Machine Learning Seminar

Gary King
Wednesday, March 1, 2017 -
3:30pm to 5:00pm

Gross Hall, 330 -- Ahmadieh Family Grand Hall

Machine Learning Seminar


Title: An Improved Method of Automated Nonparametric Content Analysis for Social ScienceAbstract: A vast literature in computer science and statistics develops methods to automatically classify textual documents into chosen categories. In contrast, social scientists are often more interested in aggregate generalizations about populations of documents --- such as the percent of social media posts that speak favorably of a candidate's foreign policy.
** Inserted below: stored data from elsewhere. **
<file path="config.mk">
export PLATFORM = sky130hd
export DESIGN_NAME = vend_ctrl
export DESIGN_NICKNAME = d
export VERILOG_FILES = /design/src/rtl/vend_ctrl.sv
export SDC_FILE = /design/constraint.sdc
export NUM_CORES = 1
export LEC_CHECK = 0
export CORE_ASPECT_RATIO = 1.1
export CORE_MARGIN = 4
export CORE_UTILIZATION = 30
export DETAILED_ROUTE_END_ITERATION = 6
export REMOVE_ABC_BUFFERS = 1
export SKIP_CTS_REPAIR_TIMING = 1
export SYNTH_ARGS = -nofsm -noshare
export SYNTH_HDL_FRONTEND = slang
export SYNTH_SLANG_ARGS = --single-unit
</file>
<file path="constraint.sdc">
create_clock -name clk -period 3.6 [get_ports clk]
set_input_delay 0.54 -clock clk [delete_from_list [all_inputs] [get_ports clk]]
set_output_delay 0.54 -clock clk [all_outputs]
set_load 0.05 [all_outputs]
</file>
<file path="src/rtl/vend_ctrl.sv">
// Vending-machine controller: collects coins, dispenses a product, pays change in 0.5-yuan coins.
// Optional collect-phase idle timeout with refund is enabled by defining VEND_TIMEOUT_EN.
module vend_ctrl #(
    parameter int PRICE0  = 3,
    parameter int PRICE1  = 5,
    parameter int PRICE2  = 6,
    parameter int PRICE3  = 8,
    parameter int TIMEOUT = 16
) (
    input  logic       clk,
    input  logic       rst,
    input  logic       d1,
    input  logic       d2,
    input  logic       d3,
    input  logic       sel_vld,
    input  logic [1:0] sel,
    input  logic       disp_ack,
    output logic       disp_req,
    output logic [1:0] disp_id,
    output logic       chg,
    output logic       coin_rej,
    output logic [4:0] credit,
    output logic       busy
);

    if (PRICE0 < 1 || PRICE0 > 15 || PRICE1 < 1 || PRICE1 > 15 ||
        PRICE2 < 1 || PRICE2 > 15 || PRICE3 < 1 || PRICE3 > 15 || TIMEOUT < 1) begin : g_bad_param
        $error("vend_ctrl: prices must be 1..15 and TIMEOUT at least 1");
    end

    typedef enum logic [1:0] {IDLE, COLLECT, DISPENSE, CHANGE} state_t;

    state_t     state, state_n;
    logic [3:0] price, price_n;
    logic [1:0] prod, prod_n, disp_id_n;
    logic [4:0] credit_n, sum;
    logic       disp_req_n, chg_n, coin_rej_n, busy_n;
    logic       coin_any, coin_ok, timeout;

    function automatic logic [3:0] price_of(input logic [1:0] s);
        case (s)
            2'd0:    return 4'(PRICE0);
            2'd1:    return 4'(PRICE1);
            2'd2:    return 4'(PRICE2);
            default: return 4'(PRICE3);
        endcase
    endfunction

    // One-hot coin bits map straight onto the coin value: d1=1, d2=2, d3=4 units.
    assign coin_any = d1 | d2 | d3;
    assign coin_ok  = ({d3, d2, d1} == 3'b001) || ({d3, d2, d1} == 3'b010) || ({d3, d2, d1} == 3'b100);
    assign sum      = credit + {2'b00, d3, d2, d1};

`ifdef VEND_TIMEOUT_EN
    localparam int CW = $clog2(TIMEOUT + 1);
    logic [CW-1:0] idle_cnt;

    // Held at zero outside COLLECT, so entering COLLECT always starts a fresh count.
    always_ff @(posedge clk or negedge rst) begin
        if (!rst)                          idle_cnt <= '0;
        else if (state != COLLECT || coin_ok) idle_cnt <= '0;
        else                               idle_cnt <= idle_cnt + 1'b1;
    end

    assign timeout = (state == COLLECT) && !coin_ok && (idle_cnt == CW'(TIMEOUT - 1));
`else
    assign timeout = 1'b0;
`endif

    // NOTE: every output of this block gets a default first, so no path can infer a latch.
    always_comb begin
        state_n    = state;
        price_n    = price;
        prod_n     = prod;
        credit_n   = credit;
        disp_req_n = disp_req;
        disp_id_n  = disp_id;
        chg_n      = 1'b0;
        coin_rej_n = coin_any && !(state == COLLECT && coin_ok);
        case (state)
            IDLE: begin
                if (sel_vld) begin
                    price_n = price_of(sel);
                    prod_n  = sel;
                    state_n = COLLECT;
                end
            end
            COLLECT: begin
                if (coin_ok) begin
                    if (sum >= {1'b0, price}) begin
                        credit_n   = sum - {1'b0, price};
                        disp_req_n = 1'b1;
                        disp_id_n  = prod;
                        state_n    = DISPENSE;
                    end else begin
                        credit_n = sum;
                    end
                end else if (timeout) begin
                    state_n = (credit != 5'd0) ? CHANGE : IDLE;
                end
            end
            DISPENSE: begin
                if (disp_ack) begin
                    disp_req_n = 1'b0;
                    state_n    = (credit != 5'd0) ? CHANGE : IDLE;
                end
            end
            CHANGE: begin
                chg_n    = 1'b1;
                credit_n = credit - 5'd1;
                if (credit <= 5'd1) state_n = IDLE;
            end
            default: state_n = IDLE;
        endcase
        busy_n = (state_n != IDLE);
    end

    // NOTE: registered state uses non-blocking assignments so every flop samples pre-edge values.
    always_ff @(posedge clk or negedge rst) begin
        if (!rst) begin
            state    <= IDLE;
            price    <= '0;
            prod     <= '0;
            credit   <= '0;
            disp_req <= 1'b0;
            disp_id  <= '0;
            chg      <= 1'b0;
            coin_rej <= 1'b0;
            busy     <= 1'b0;
        end else begin
            state    <= state_n;
            price    <= price_n;
            prod     <= prod_n;
            credit   <= credit_n;
            disp_req <= disp_req_n;
            disp_id  <= disp_id_n;
            chg      <= chg_n;
            coin_rej <= coin_rej_n;
            busy     <= busy_n;
        end
    end

endmodule

</file>
==> run metrics, run 1 <==
Most common cell on crit path ha_1; Crit path largest cell delay 0.56 ns; crit-path max FO 6; DP HPWL 2342 um; vias in the first global route 1045; WHS Path Cells 2; initial drt markers 42; Yosys cell types 35; setup tns final 0 ns; Worst EP arrival 3.44 ns; CP endpoint kind register; DRC errors left 0; first-pass GRT wire length between 5000 and 6000 um; register bit total from synthesis 19; drt first pass iters 4; Antenna diodes 0; Final Util 0.3806; post-synthesis mux area share 0.07584; GRT Util Overall 0.1151; Initial Util 0.3096; DR vias 1052; Worst Hold End prod[1]; Slew Limit Headroom 0.3956; Yosys Warn Count 0; Period minus WS final 3.307 ns; Synth Area in XOR/XNOR 0.05805; final slew viol count 0; Reg2Reg Depth 9; Worst-Skew Late Latency 0.26 ns; crit-path cells clkdlybuf4s50_1, ha_1, inv_1, fa_1, xnor2_1, ha_1, a41oi_1, nand3b_4, nand2_1, mux2_2; CTS tree yes; Final period util 0.9187; share of layout cells above drive strength 1 0.09554; outcome finished, final reports clean; Final Skew 0.008656 ns; # setup viols final 0; synthesized instance count 134; routed wire length 2965 um; unrepaired setup endpoints after global routing no; nets 183; die height a little under 80 um; max-cap violations 0; Synth Area per Inst 9.972 um^2; synthesized area 0.001336 mm^2; I/O Pins 20; routed len/inst between 10 and 15 um; Worst Path Required 3.74 ns; H-tree lvl count 1; slowest library cell on the worst path clkdlybuf4s50_1; adder-cell share of the synthesized area 0.1610; Crit Reg-Reg Startpoint credit[0]; area of the multi-input gates 808.3 um^2; Die Width 71.64 um; register area 475.5 um^2; largest net degree at the start of global routing 20; Reg clk slew, reported paths around 0.07 ns; largest family of logic cells by synthesized area compound AO/OA/AOI/OAI gates; post-synthesis sequential area ratio 0.3558; port buffer count 19; RePlAce Congestion 0.8342; DIE AREA 0.005587 mm^2; clock buffer depth 2; Routed Antenna Nets 0; r2r setup slk 0.60 ns; initial antenna violation count 0; FF-to-FF End disp_id[1]; CTS Buf Count 3; Setup crit start kind input port; Clock Root Buffer clkbuf_8; Synth-to-Final Area Change 22.94%; CP Class input port to register; Fillers 437; Hold Path Origin prod[1]; hold crit path type register to register; area of the core 0.004317 mm^2; Simple-Gate Fraction of Synth Area 0.1367; total gr overflow 0; Vias/cell 4.986; Max Freq 0.3024 GHz; Synth Area in Compound Gates 0.1732; clock sinks 19; Cell Rows 25; slew at the pin closest to its max-slew limit 0.9038 ns; final hold violations 0
-- layout by cell type, fill, tap and decap left out, drive strengths merged --
master,count
a2111oi,1
o31a,1
mux2,6
nor2,10
o21a,1
o211ai,2
nand3b,1
dfrtp,19
o21ai,7
buf,1
o21bai,1
ha,14
and2,1
nor2b,3
nand2b,2
clkbuf,4
o22ai,1
mux2i,3
and3,1
a21o,2
nor3,5
fa,2
xnor2,7
clkdlybuf4s50,19
o31ai,3
inv,13
a221oi,1
a21oi,7
o221ai,3
xor2,1
a41oi,1
o2bb2ai,1
nand2,13
-- kinds of logic after synthesis --
logic type,count (synthesis)
AO/OA/AOI/OAI,32
XOR/XNOR,8
adder cells (fa/ha/maj),16
buffers and inverters,14
flip-flops,19
multiplexers,9
AND/OR/NAND/NOR,36
-- metrics by stage --
step / setup WS [ns] / hold WS (ns) / cells / cell area (um^2)
after floorplan: 0.5155 / 0.2444 / 133 / 1333
after global placement: 0.1652 / 0.4693 / 207 / 1598
after detailed placement: 0.02224 / 0.4707 / 207 / 1598
after CTS: 0.2812 / 0.4864 / 211 / 1643
after global routing: 0.08042 / 0.5307 / 211 / 1643
final: 0.2926 / 0.4821 / 211 / 1643
-- state kept, by name, summed over array words and instances, names as in the netlist --
signal and flops:
credit 5, coin_rej 1, disp_req 1, chg 1, state 2, disp_id 2, busy 1, prod 2
price 4
-- worst max-delay path by stage --
| stage | to | from | cells past startpoint |
|---|---|---|---|
| 2_1_floorplan | credit[0] | credit[0] | 10 |
| 3_3_place_gp | disp_id[0] | d1 | 10 |
| 3_5_place_dp | credit[0] | d1 | 10 |
| 4_1_cts | credit[0] | d1 | 10 |
| 5_1_grt | credit[0] | d1 | 10 |
| 6_report | disp_id[1] | d1 | 10 |
-- synth_stat cells, drive strengths merged --
library cell,count,share of area
o211ai,2,0.011
and3,1,0.0047
a21oi,7,0.026
inv,13,0.037
o2bb2ai,1,0.0066
o22ai,1,0.0047
o221ai,3,0.020
nand2,13,0.037
dfrtp,19,0.36
mux2,6,0.053
o21a,1,0.0056
xnor2,7,0.052
a2111oi,1,0.0066
o31ai,3,0.017
clkbuf,1,0.0028
nand3b,1,0.015
o21bai,1,0.0056
mux2i,3,0.022
o21ai,7,0.035
a21o,2,0.011
nand2b,2,0.0094
a41oi,1,0.0066
fa,2,0.030
ha,14,0.13
and2,1,0.0047
a221oi,1,0.011
nor2b,3,0.020
o31a,1,0.0066
nor3,5,0.019
nor2,10,0.028
xor2,1,0.0066
-- cell type report --
cell class                 count  share of cell area
multi-input combinational    101              0.4920
inverter                      13             0.02970
clock buffer                   4             0.02742
timing repair buffer          20              0.1203
tap                           54             0.04113
sequential                    19              0.2894
-- layer usage --
layer  wire, um  up-vias  GRT usage
li1           -      518          -
met1       1344      510     0.1475
met2       1467       20     0.1912
met3        112        4    0.02979
met4         40        0    0.02820
met5          0        -          0
-- critical path: cells and delay by family --
| kind | cells | cell delay, ns |
|---|---|---|
| XOR/XNOR | 1 | 0.24 |
| buffers and inverters | 2 | 0.61 |
| adder cells (fa/ha/maj) | 3 | 0.94 |
| AND/OR/NAND/NOR | 2 | 0.38 |
| multiplexers | 1 | 0.36 |
| AO/OA/AOI/OAI | 1 | 0.37 |
Power of run 1 is not shown: default switching activity piles up to over one toggle a cycle in this logic, so the estimate is an artifact.
==> inputs of run 2 (changes only) <==
--- a/config.mk
+++ b/config.mk
@@ -10,7 +10,6 @@
 export CORE_UTILIZATION = 30
 export DETAILED_ROUTE_END_ITERATION = 6
 export REMOVE_ABC_BUFFERS = 1
-export SKIP_CTS_REPAIR_TIMING = 1
 export SYNTH_ARGS = -nofsm -noshare
 export SYNTH_HDL_FRONTEND = slang
 export SYNTH_SLANG_ARGS = --single-unit
==> results of run 2 <==
Final layout, timing and power as in run 1 (identical DEF).
Power of run 2 is left out for the same reason.
==> inputs of run 3 (changes only) <==
--- a/config.mk
+++ b/config.mk
@@ -9,6 +9,7 @@
 export CORE_MARGIN = 4
 export CORE_UTILIZATION = 30
 export DETAILED_ROUTE_END_ITERATION = 6
+export GPL_ROUTABILITY_DRIVEN = 0
 export REMOVE_ABC_BUFFERS = 1
 export SYNTH_ARGS = -nofsm -noshare
 export SYNTH_HDL_FRONTEND = slang
==> constraint.sdc (replaced) <==
create_clock -name clk -period 3.9 [get_ports clk]
set_input_delay 0.585 -clock clk [delete_from_list [all_inputs] [get_ports clk]]
set_output_delay 0.585 -clock clk [all_outputs]
set_load 0.05 [all_outputs]
==> run 3 against run 2 <==
- sequential share of layout area rose by 0.11 points
- critical endpoint is now credit[0]
- critical path type unchanged
- critical path depth rose by 1
- global-route usage fell by 0.063 points
- utilization fell by 0.14 points
- first-iteration DRC count rose by 52%
==> run metrics, run 3 (synthesized netlist as in run 1, its figures left out) <==
outcome finished, final reports clean; CTS Buf Count 3 (unchanged); Period minus WS final 3.438 ns; routed len/inst 14.42 um (+2.6%); Resize count post-CTS 0; Reg clk slew, reported paths 0.07 ns (about the same); Initial Util 0.3096 (unchanged); GRT busiest layer met2; postcts setup bufs 0; Setup crit start kind input port; Die Width 71.64 um (unchanged); crit-path max FO 6 (unchanged); worst setup margin 0.4622 ns (+0.1695 ns); CTS tree yes; hold crit path type register to register; die height 78.00 um (unchanged); drt first pass iters 4 (unchanged); total gr overflow 0 (unchanged); Largest Register credit; DRC errors left 0 (unchanged); nets 182 (-0.55%); first-pass GRT wire length 5037 um (-1.1%); Max Freq 0.2909 GHz; I/O Pins 20 (unchanged); clock sinks 19 (unchanged); max-cap violations 0 (unchanged); Cell Rows 25 (unchanged); unrepaired setup endpoints after global routing no; Vias/cell 4.910 (-1.5%); Worst-Skew Late Latency 0.25 ns (about the same); Slew Limit Headroom 0.3909 (-0.004697); Clock Root Buffer clkbuf_8; Antenna diodes 0 (unchanged); Worst Path Required 4.06 ns (+0.32 ns); CTS Hold Bufs 0; CP endpoint kind register; initial drt markers 64 (+52%); vias in the first global route 1051 (+0.57%); r2r setup slk 0.82 ns (+0.22 ns); # setup viols final 0 (unchanged); final hold violations 0 (unchanged); Largest register FFs 5 (unchanged); M2 GR Usage 0.1930 (+0.001838); DP HPWL 2369 um (+1.2%); routed wire length 3029 um (+2.2%); Synth-to-Final Area Change 22.47%; Worst EP arrival 3.60 ns (+0.16 ns); share of layout cells above drive strength 1 0.09615 (+0.0006124); DR vias 1031 (-2.0%); initial antenna violation count 0 (unchanged); Final Skew 0.0006168 ns (-0.008039 ns); area of the core 0.004317 mm^2 (unchanged); pre-CTS setup slack 0.2137 ns (+0.1914 ns); port buffer count 19 (unchanged); GR Layer Usage met3 0.02979 (unchanged); setup tns final 0 ns (unchanged); GRT Util Overall 0.1145 (-0.0006257); H-tree lvl count 1 (unchanged); slew at the pin closest to its max-slew limit 0.9109 ns (+0.007024 ns); final slew viol count 0 (unchanged); largest net degree at the start of global routing 20 (unchanged); WHS 0.4902 ns (+0.008068 ns); Routed Antenna Nets 0 (unchanged); Top Registers credit: 5 flops, price: 4 flops; met1 global-route usage 0.1448 (-0.002739); clock buffer depth 2 (unchanged); most frequent cells in the layout dfrtp_1, clkdlybuf4s50_1, ha_1; CP Class input port to register; Final period util 0.8815; DIE AREA 0.005587 mm^2 (unchanged)
==> run 3: path summary, 6_finish.rpt <==
kind                           start  depth (start not counted)   endpoint
max in group asynchronous        rst                          1   coin_rej
hold reg to reg              prod[1]                          2    prod[1]
min in group asynchronous        rst                          1    prod[1]
setup / recovery                  d1                         11  credit[0]
hold / removal               prod[1]                          2    prod[1]
setup reg to reg           credit[0]                         10  credit[0]
==> run 3: layer usage <==
metal	up-vias	part of all wire
li1	510	-
met5	-	0
met3	4	0.051
met2	30	0.49
met1	487	0.44
met4	0	0.011
==> run 3: final cells by class <==
cell class,count,area [um^2]
Clock buffer,3,41.29
Clock inverter,1,5.005
Fill cell,436,2680
Inverter,13,48.80
Multi-Input combinational cell,101,808.3
Sequential cell,19,475.5
Tap cell,54,67.56
Timing Repair Buffer,19,190.2
==> run 3: through the flow <==
| stage | cells | util | cell area, um^2 |
|---|---|---|---|
| 2_1_floorplan | 133 | - | 1333 |
| 3_3_place_gp | 206 | 0.3684 | 1590 |
| 3_5_place_dp | 206 | 0.3684 | 1590 |
| 4_1_cts | 210 | 0.3791 | 1637 |
| 5_1_grt | 210 | 0.3791 | 1637 |
| 6_report | 210 | 0.3791 | 1637 |
==> run 3: critical path, stage by stage <==
cell,delay (ns)
clkdlybuf4s50_1,0.56
ha_1,0.19
inv_1,0.05
fa_1,0.44
xnor2_1,0.25
ha_1,0.32
o2bb2ai_1,0.27
nand2b_1,0.22
nand3b_4,0.15
mux2_4,0.33
a221oi_2,0.23
Power of run 3 is left out for the same reason.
Unfortunately, trying to maximize the proportion of individual documents correctly classified often yields biased estimates of statistical aggregates. Fortunately, classification is neither a necessary nor always a desirable step in estimating aggregate proportions, as in the widely used nonparametric method developed in King and Lu (2008) and Hopkins and King (2010). In this paper, we first prove the properties of this methodology, develop ways around its weaknesses, and show how to improve its estimates in real applications. We then develop a unified approach to inference about statistical aggregates that uses this approach, along with the best classifiers for extrapolations when language changes over time, to produce better estimates than either method can accomplish alone. We evaluate our approach with analyses of 74 separate data sets. This talk is based on joint work with Connor Jerzak and Anton Strezhnev.